** Assignment **
With the records below as input, work out how many lines include the word "Total". Give only the number.

** Records supplied **
____

**config.mk**
```make
export PLATFORM = sky130hd
export DESIGN_NAME = register_file_mp
export DESIGN_NICKNAME = d
export VERILOG_FILES = /design/src/rtl/register_file_pkg.sv /design/src/rtl/rf_read_port.sv /design/src/rtl/register_file_mp.sv
export SDC_FILE = /design/constraint.sdc
export NUM_CORES = 1
export LEC_CHECK = 0
export BUFFER_PORTS_ARGS = -buffer_cell sky130_fd_sc_hd__buf_4
export CORE_AREA = 2 2 112 114
export DETAILED_ROUTE_END_ITERATION = 16
export DIE_AREA = 0 0 114 116
export GPL_ROUTABILITY_DRIVEN = 0
export HOLD_SLACK_MARGIN = 0.06
export PLACE_DENSITY = 0.63
export SYNTH_ARGS = -nofsm -noshare
export SYNTH_HDL_FRONTEND = slang
export SYNTH_SLANG_ARGS = --single-unit
```
**constraint.sdc**
```tcl
create_clock -name clk -period 4.75 [get_ports clk]
set_input_delay 0.475 -clock clk [delete_from_list [all_inputs] [get_ports clk]]
set_output_delay 0.475 -clock clk [all_outputs]
set_load 0.03 [all_outputs]
```
**src/rtl/register_file_pkg.sv**
```systemverilog
// Shared types and helpers for the multi-port register file: FSM state
// encoding and the index-width calculation used for all index buses.
package register_file_pkg;

    typedef enum logic {
        IDLE  = 1'b0,
        CLEAR = 1'b1
    } rf_state_e;

    // Index width for a given register count; never narrower than one bit.
    function automatic int idx_width(input int depth);
        return (depth > 1) ? $clog2(depth) : 1;
    endfunction

endpackage

```
**src/rtl/rf_read_port.sv**
```systemverilog
// One combinational read port: storage lookup, optional write-to-read
// forwarding, and optional hardwired-zero register 0.
module rf_read_port
    import register_file_pkg::*;
#(
    parameter int WIDTH    = 16,
    parameter int DEPTH    = 4,
    parameter int IDX_W    = 2,
    parameter int BYPASS   = 1,
    parameter int ZERO_REG = 0
) (
    input  logic [IDX_W-1:0]       index,
    input  logic [DEPTH*WIDTH-1:0] storage,
    input  logic                   bypass_valid,
    input  logic [IDX_W-1:0]       bypass_index,
    input  logic [WIDTH-1:0]       bypass_data,
    output logic [WIDTH-1:0]       data
);

    // Later assignments take priority: the zero register overrides forwarding.
    always_comb begin
        data = storage[int'(index)*WIDTH +: WIDTH];
        if (BYPASS != 0 && bypass_valid && bypass_index == index) begin
            data = bypass_data;
        end
        if (ZERO_REG != 0 && index == '0) begin
            data = '0;
        end
    end

endmodule

```
**src/rtl/register_file_mp.sv**
```systemverilog
// Parametrised multi-port register file with a valid/ready write port,
// optional bypass, optional zero register and a sequenced clear sweep.
module register_file_mp
    import register_file_pkg::*;
#(
    parameter int  WIDTH      = 16,
    parameter int  DEPTH      = 4,
    parameter int  READ_PORTS = 2,
    parameter int  BYPASS     = 1,
    parameter int  ZERO_REG   = 0,
    localparam int IDX_W      = idx_width(DEPTH)
) (
    input  logic                        clk,
    input  logic                        reset_n,
    input  logic [READ_PORTS*IDX_W-1:0] read_index,
    output logic [READ_PORTS*WIDTH-1:0] read_data,
    input  logic                        write_valid,
    output logic                        write_ready,
    input  logic [IDX_W-1:0]            write_index,
    input  logic [WIDTH-1:0]            write_data,
    input  logic                        clear_req,
    output logic                        busy
);

    rf_state_e        state;
    rf_state_e        state_next;
    logic [IDX_W-1:0] sweep_cnt;
    logic [IDX_W-1:0] sweep_cnt_next;
    logic             active;
    logic             write_fire;
    logic             write_keep;

    logic [WIDTH-1:0]       regs [DEPTH];
    logic [DEPTH*WIDTH-1:0] storage_flat;

    // Holds write_ready low until the first edge after reset is released.
    always_ff @(posedge clk or negedge reset_n) begin
        if (!reset_n) begin
            active <= 1'b0;
        end else begin
            active <= 1'b1;
        end
    end

    always_ff @(posedge clk or negedge reset_n) begin
        if (!reset_n) begin
            state     <= IDLE;
            sweep_cnt <= '0;
        end else begin
            state     <= state_next;
            sweep_cnt <= sweep_cnt_next;
        end
    end

    // NOTE: every output of this block gets a default first so no path leaves it unassigned and infers a latch.
    always_comb begin
        state_next     = state;
        sweep_cnt_next = sweep_cnt;
        write_ready    = 1'b0;
        busy           = 1'b0;
        case (state)
            IDLE: begin
                write_ready = active;
                if (active && clear_req) begin
                    state_next     = CLEAR;
                    sweep_cnt_next = '0;
                end
            end
            CLEAR: begin
                busy           = 1'b1;
                sweep_cnt_next = sweep_cnt + 1'b1;
                if (sweep_cnt == IDX_W'(DEPTH - 1)) begin
                    state_next     = IDLE;
                    sweep_cnt_next = '0;
                end
            end
            default: state_next = IDLE;
        endcase
    end

    assign write_fire = write_valid && write_ready;
    // Writes to register 0 complete the handshake but are dropped when it is hardwired.
    assign write_keep = write_fire && !(ZERO_REG != 0 && write_index == '0);

    // NOTE: the storage array is reset because reads must return 0 after reset; this makes it flops, not a RAM macro.
    always_ff @(posedge clk or negedge reset_n) begin
        if (!reset_n) begin
            for (int i = 0; i < DEPTH; i++) begin
                regs[i] <= '0;
            end
        end else if (state == CLEAR) begin
            regs[sweep_cnt] <= '0;
        end else if (write_keep) begin
            regs[write_index] <= write_data;
        end
    end

    for (genvar r = 0; r < DEPTH; r++) begin : g_flat
        assign storage_flat[r*WIDTH +: WIDTH] = regs[r];
    end

    for (genvar p = 0; p < READ_PORTS; p++) begin : g_read
        rf_read_port #(
            .WIDTH    (WIDTH),
            .DEPTH    (DEPTH),
            .IDX_W    (IDX_W),
            .BYPASS   (BYPASS),
            .ZERO_REG (ZERO_REG)
        ) u_read_port (
            .index        (read_index[p*IDX_W +: IDX_W]),
            .storage      (storage_flat),
            .bypass_valid (write_fire),
            .bypass_index (write_index),
            .bypass_data  (write_data),
            .data         (read_data[p*WIDTH +: WIDTH])
        );
    end

endmodule

```
==> run summary <==
WORST SETUP PATH
-----------------------------------------------------------------------------
Endpoint kind of the worst setup timing path                       output pin
Worst EP arrival                                                      2410 ps
Worst setup path category                                           in -> out
Worst Path Required                                                   4280 ps
RR Endpoint                                                      regs[60]$_DFFE_PN0P_
Logic depth of the worst register-to-register path                          4
CP max FO                                                                  39
R2R Setup Slk                                                         2030 ps
Kind of start point of the critical path                           input port
Startpoint of the lowest-slack register-to-register path         state$_DFF_PN0_

SYNTHESIS
-----------------------------------------------------------------------------
Fraction of the yosys area taken by sequential cells                    35.9%
Number of standard cells after synthesis                                  404
Count of yosys warnings during synthesis                                    0
Count of unique library cells instantiated by Yosys                        24
Cell area after technology mapping                               0.00474 mm^2
Mean Syn Cell Area                                                  11.7 um^2
Synthesized Nets                                                          434
Total of flip-flops plus latches after synthesis                           68

STA
-----------------------------------------------------------------------------
Clock Skews                                                           4.25 ps
Final-report max-slew violation count                                       0
Achievable Freq                                                       346 MHz
Setup violators final                                                       0
Worst-Margin Slew                                                     1010 ps
Max_slew headroom                                                       32.6%
Hold Vio Cnt, Final                                                         0
RSZ-0062 raised after global routing                                    false
Setup Total Neg Slack                                                    0 ps
Final period demand of the worst path                                 2890 ps
Period utilisation layout                                               60.8%

GRT
-----------------------------------------------------------------------------
Global-route track usage on met2                                        35.6%
M3 GR Usage                                                             3.71%
Global-route met1 utilization                                           29.0%
Routing layer with the top usage in global route                         met2
First-pass GRT wire length                                            22.2 mm
Total track usage                                                       22.1%
Residual overflow from global routing                                       0
Via count of the first global-routing pass                              3,958
Pin count of the biggest net entering global routing                       77
Antenna violations before repair                                            0

OUTCOME
-----------------------------------------------------------------------------
Run status                                                       finished, final reports clean

POWER
-----------------------------------------------------------------------------
Leakage                                                               2.64 nW
Areal power density over the cells                                594 mW/mm^2
Overall Power                                                         3.23 mW
Part of the power in combinational logic                                48.9%
Internal power summed over all cells                                  1.91 mW
Clk pwr share                                                           19.3%
Net switching power                                                   1.32 mW
Sw frac                                                                 40.8%
Worst voltage drop across the vdd grid                               0.366 mV
Fraction of power consumed by sequential logic                          31.8%

PLACED DESIGN
-----------------------------------------------------------------------------
Buffers added on ports                                                     59
Number of placed cells counting well taps                                 569
DP HPWL                                                               8.23 mm

DIE
-----------------------------------------------------------------------------
Core region area                                                  0.0119 mm^2
Horiz. Die Dim                                                         114 um
Num ports                                                                  60
Floorplan row count                                                        40
Chip height                                                            116 um
Die Footprint                                                     0.0132 mm^2
Starting density of the core                                            39.8%

CTS
-----------------------------------------------------------------------------
Clock insertion delay at the later pin of the skew report              330 ps
Clock tree root buffer cell                                      sky130_fd_sc_hd__clkbuf_16
Maximum buffer depth of the clock tree                                      2
CTS tree                                                                 done
H-Tree Level Count                                                          3
Total clock buffers created by CTS                                          9
TritonCTS Sinks                                                            68
Post-cts gate resize count                                                  0
Worst-path clk slew                                                     50 ps
Number of buffers inserted to repair setup after CTS                        0
Post-CTS Hold Fix Bufs                                                      0

LAYOUT
-----------------------------------------------------------------------------
Net count reported at finish                                              463
Number of inserted diodes                                                   0
Number of standard cells in the final layout excluding fillers            584
Share of cells above drive strength 1                                   33.9%
Synth-to-layout area growth                                             14.5%
Commonest cells after routing, fill and taps aside               sky130_fd_sc_hd__nor2b_1 (67), sky130_fd_sc_hd__dfrtp_1 (67), sky130_fd_sc_hd__and3_1 (64), sky130_fd_sc_hd__a221o_1 (64), sky130_fd_sc_hd__buf_4 (64)

ROUTE
-----------------------------------------------------------------------------
Vias per inst                                                            6.30
1st-iter DRT viols                                                        302
Vias after detailed routing                                             3,679
DRC violation count after routing                                           0
WL per Instance                                                       23.6 um
Number of nets with antenna violations after routing                        0
Wirelength, routed                                                    13.8 mm
DRT Pass-1 Iters                                                            5

FLOW RUN
-----------------------------------------------------------------------------
Maxcap violations                                                           0

WORST HOLD PATH
-----------------------------------------------------------------------------
Path category of the worst min-delay check                        in -> async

____

** The answer **
4